**Given information**
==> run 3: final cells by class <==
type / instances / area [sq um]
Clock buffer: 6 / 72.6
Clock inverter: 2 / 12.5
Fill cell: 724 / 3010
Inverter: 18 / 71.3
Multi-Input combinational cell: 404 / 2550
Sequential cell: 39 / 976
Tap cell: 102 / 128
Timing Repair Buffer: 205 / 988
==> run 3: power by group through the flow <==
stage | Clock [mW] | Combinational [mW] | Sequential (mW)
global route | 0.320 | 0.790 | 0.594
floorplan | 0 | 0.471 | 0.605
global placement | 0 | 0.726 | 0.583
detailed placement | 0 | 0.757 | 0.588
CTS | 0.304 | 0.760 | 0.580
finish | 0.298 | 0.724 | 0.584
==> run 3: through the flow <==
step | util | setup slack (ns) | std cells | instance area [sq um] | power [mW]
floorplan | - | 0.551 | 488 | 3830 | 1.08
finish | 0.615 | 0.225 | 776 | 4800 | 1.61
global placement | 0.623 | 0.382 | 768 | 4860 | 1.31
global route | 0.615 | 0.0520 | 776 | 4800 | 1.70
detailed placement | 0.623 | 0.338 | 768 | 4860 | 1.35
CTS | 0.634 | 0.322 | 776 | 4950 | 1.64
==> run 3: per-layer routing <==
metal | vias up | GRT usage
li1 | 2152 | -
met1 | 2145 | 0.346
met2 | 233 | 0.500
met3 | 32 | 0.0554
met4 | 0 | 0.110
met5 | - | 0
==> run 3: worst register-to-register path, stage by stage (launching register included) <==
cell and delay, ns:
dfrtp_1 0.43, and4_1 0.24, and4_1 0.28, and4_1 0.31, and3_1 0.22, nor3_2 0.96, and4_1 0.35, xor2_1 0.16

**Task to carry out**
Would you repeat each of the lines above exactly?

**Written response**
==> run 3: final cells by class <==
type / instances / area [sq um]
Clock buffer: 6 / 72.6
Clock inverter: 2 / 12.5
Fill cell: 724 / 3010
Inverter: 18 / 71.3
Multi-Input combinational cell: 404 / 2550
Sequential cell: 39 / 976
Tap cell: 102 / 128
Timing Repair Buffer: 205 / 988
==> run 3: power by group through the flow <==
stage | Clock [mW] | Combinational [mW] | Sequential (mW)
global route | 0.320 | 0.790 | 0.594
floorplan | 0 | 0.471 | 0.605
global placement | 0 | 0.726 | 0.583
detailed placement | 0 | 0.757 | 0.588
CTS | 0.304 | 0.760 | 0.580
finish | 0.298 | 0.724 | 0.584
==> run 3: through the flow <==
step | util | setup slack (ns) | std cells | instance area [sq um] | power [mW]
floorplan | - | 0.551 | 488 | 3830 | 1.08
finish | 0.615 | 0.225 | 776 | 4800 | 1.61
global placement | 0.623 | 0.382 | 768 | 4860 | 1.31
global route | 0.615 | 0.0520 | 776 | 4800 | 1.70
detailed placement | 0.623 | 0.338 | 768 | 4860 | 1.35
CTS | 0.634 | 0.322 | 776 | 4950 | 1.64
==> run 3: per-layer routing <==
metal | vias up | GRT usage
li1 | 2152 | -
met1 | 2145 | 0.346
met2 | 233 | 0.500
met3 | 32 | 0.0554
met4 | 0 | 0.110
met5 | - | 0
==> run 3: worst register-to-register path, stage by stage (launching register included) <==
cell and delay, ns:
dfrtp_1 0.43, and4_1 0.24, and4_1 0.28, and4_1 0.31, and3_1 0.22, nor3_2 0.96, and4_1 0.35, xor2_1 0.16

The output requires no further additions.